In this study, we identified that miR-125b-5p is strongly associated with IVDD and is a crucial molecule for the therapeutic effect of MSC-exosomes. We believe that our findings provide a novel perspective on MSC-exosomes for the treatment of IVDD and are potentially valuable for the development of novel treatment strategies for IVDD.
Materials and Methods
Cell culture
Human NPCs were purchased from ScienCell (San Diego, USA) and were cultured in Dulbecco’s modified Eagle’s medium (DMEM; Gibco, New York, USA) containing 10% fetal bovine serum (FBS; Invitrogen, Carlsbad, USA) and 1% penicillin-streptomycin in T25 flasks at 37°C and 5% CO 2. When the NPCs grew to 90% confluence, they were digested with 0.25% trypsin/1 mM EDTA and then transferred to larger flasks for expansion. The third- and fourth-generation NPCs were used for subsequent experiments.
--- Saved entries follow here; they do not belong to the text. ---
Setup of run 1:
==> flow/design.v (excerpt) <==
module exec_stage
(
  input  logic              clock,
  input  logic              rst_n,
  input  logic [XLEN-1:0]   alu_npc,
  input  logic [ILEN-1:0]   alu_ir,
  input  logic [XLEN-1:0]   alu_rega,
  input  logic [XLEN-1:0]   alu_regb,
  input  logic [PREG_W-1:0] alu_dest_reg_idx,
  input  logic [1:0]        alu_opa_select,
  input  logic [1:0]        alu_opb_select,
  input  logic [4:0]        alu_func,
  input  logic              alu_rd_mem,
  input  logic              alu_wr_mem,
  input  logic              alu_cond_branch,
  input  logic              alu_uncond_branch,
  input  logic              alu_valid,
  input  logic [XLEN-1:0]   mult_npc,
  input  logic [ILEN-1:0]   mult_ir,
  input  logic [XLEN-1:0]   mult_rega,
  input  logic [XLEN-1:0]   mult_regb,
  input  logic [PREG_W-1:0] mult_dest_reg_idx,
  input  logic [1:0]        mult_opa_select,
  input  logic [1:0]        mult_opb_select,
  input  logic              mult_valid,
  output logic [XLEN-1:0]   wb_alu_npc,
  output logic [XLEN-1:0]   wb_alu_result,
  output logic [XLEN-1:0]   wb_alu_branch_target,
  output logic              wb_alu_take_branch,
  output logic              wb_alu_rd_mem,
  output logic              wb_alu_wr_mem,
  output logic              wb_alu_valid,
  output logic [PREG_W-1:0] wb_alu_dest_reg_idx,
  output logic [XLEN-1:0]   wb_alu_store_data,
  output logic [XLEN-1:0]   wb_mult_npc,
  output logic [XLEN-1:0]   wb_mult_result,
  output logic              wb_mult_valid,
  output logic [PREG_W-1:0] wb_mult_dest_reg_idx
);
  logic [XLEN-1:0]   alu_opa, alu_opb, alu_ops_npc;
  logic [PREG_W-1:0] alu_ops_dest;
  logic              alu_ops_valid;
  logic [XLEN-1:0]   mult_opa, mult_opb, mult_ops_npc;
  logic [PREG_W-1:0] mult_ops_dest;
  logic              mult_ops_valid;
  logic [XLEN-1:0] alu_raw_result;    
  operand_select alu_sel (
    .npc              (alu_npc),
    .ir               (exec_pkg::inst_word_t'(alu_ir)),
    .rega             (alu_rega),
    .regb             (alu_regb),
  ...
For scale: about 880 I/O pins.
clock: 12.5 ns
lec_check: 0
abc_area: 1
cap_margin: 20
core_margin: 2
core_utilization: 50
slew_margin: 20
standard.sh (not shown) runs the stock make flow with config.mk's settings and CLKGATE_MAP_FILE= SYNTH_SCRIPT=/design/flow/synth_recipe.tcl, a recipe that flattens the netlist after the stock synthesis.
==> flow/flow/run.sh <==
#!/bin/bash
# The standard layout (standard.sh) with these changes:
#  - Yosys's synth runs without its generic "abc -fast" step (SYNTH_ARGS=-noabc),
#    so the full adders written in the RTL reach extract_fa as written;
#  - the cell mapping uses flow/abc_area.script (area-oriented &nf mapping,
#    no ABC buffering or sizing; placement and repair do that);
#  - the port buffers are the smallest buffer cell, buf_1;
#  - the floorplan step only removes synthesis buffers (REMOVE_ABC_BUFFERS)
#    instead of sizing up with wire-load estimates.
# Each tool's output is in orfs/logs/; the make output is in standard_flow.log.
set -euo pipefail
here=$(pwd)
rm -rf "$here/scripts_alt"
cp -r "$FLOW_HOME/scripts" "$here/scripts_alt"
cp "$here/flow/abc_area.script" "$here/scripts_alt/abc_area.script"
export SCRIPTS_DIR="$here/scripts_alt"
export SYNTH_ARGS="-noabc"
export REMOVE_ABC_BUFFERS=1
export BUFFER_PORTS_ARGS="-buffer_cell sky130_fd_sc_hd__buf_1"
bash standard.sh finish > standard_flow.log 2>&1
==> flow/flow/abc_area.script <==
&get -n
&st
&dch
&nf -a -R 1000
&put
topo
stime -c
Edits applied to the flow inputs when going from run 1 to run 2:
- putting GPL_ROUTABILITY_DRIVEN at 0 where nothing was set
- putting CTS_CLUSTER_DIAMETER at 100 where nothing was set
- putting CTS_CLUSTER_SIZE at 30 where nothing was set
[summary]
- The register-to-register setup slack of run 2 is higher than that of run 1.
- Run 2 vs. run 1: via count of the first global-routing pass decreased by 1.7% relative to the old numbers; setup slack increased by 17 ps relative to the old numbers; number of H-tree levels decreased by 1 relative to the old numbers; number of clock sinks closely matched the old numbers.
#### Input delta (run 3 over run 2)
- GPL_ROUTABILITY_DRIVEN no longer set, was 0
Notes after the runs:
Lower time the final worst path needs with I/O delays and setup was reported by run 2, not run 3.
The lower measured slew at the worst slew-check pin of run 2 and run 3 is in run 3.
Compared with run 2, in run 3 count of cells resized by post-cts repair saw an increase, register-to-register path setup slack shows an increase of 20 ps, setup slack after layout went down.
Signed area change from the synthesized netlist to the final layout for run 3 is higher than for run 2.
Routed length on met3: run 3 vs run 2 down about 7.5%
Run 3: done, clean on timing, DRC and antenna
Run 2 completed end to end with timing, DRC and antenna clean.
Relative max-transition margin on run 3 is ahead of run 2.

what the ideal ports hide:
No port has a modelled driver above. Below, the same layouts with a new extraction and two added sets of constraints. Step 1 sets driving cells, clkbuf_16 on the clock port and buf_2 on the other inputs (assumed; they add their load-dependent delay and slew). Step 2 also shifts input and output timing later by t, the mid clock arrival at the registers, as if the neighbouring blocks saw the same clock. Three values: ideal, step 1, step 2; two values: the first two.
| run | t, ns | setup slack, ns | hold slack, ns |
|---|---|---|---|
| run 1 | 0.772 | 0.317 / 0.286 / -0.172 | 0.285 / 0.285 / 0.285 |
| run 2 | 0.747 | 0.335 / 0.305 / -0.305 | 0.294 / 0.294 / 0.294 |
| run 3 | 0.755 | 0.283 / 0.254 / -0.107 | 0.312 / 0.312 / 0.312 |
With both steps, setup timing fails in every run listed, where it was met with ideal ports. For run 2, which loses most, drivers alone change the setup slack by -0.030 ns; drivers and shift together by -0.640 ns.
Bone marrow mesenchymal stem cells (BMSCs) were purchased from Procell (Wuhan, China). BMSCs were cultured in low-sugar medium (α-MEM; Gibco) containing 10% FBS and 1% penicillin-streptomycin. MSCs from the third and fourth generations were used for subsequent experiments.
Exosome isolation
MSC-exosomes were extracted using Exosome Concentration Solution (ECS; Umibio, Shanghai, China) according to the manufacturer’s instructions. Briefly, when the MSCs grew to a density of 50%–60%, the medium was changed to a medium containing 10% FBS without exosomes, and after 48 h of culture, the supernatant was collected and stored at ‒80°C. When a sufficient amount of supernatant was collected, it was thawed at 4°C, transferred to a centrifuge tube at 4°C and centrifuged at 3000 g for 10 min to remove the cell debris. The supernatant was transferred to a new centrifuge tube, and ECS was added at a ratio of 5:1. After addition of the ECS reagent, the supernatant mixture was mixed with a vortex shaker for 1 min and then kept for 2 h at 2–8°C. Subsequently, the mixture was centrifuged at 10,000 g at 4°C for 60 min, and the supernatant was discarded. The remaining pellet was rich in exosomal particles. Next, the exosomes were resuspended in 100 μL of PBS, transferred to another 1.5 mL centrifuge tube and stored at ‒80°C for subsequent experiments.
Exosome characterization
Exosome particle size and concentration were measured by nanoparticle tracking analysis (NTA) at Viva Cell Bioscience (Shanghai, China) with Zeta View PMX 110 (Particle Metrix, Meerbusch, Germany) and the corresponding software Zeta View 8.04.02. Isolated exosome samples were appropriately diluted with PBS to measure the particle size and concentration. NTA measurements were recorded and analyzed at 11 positions. The Zeta View system was calibrated using 110 nm polystyrene particles.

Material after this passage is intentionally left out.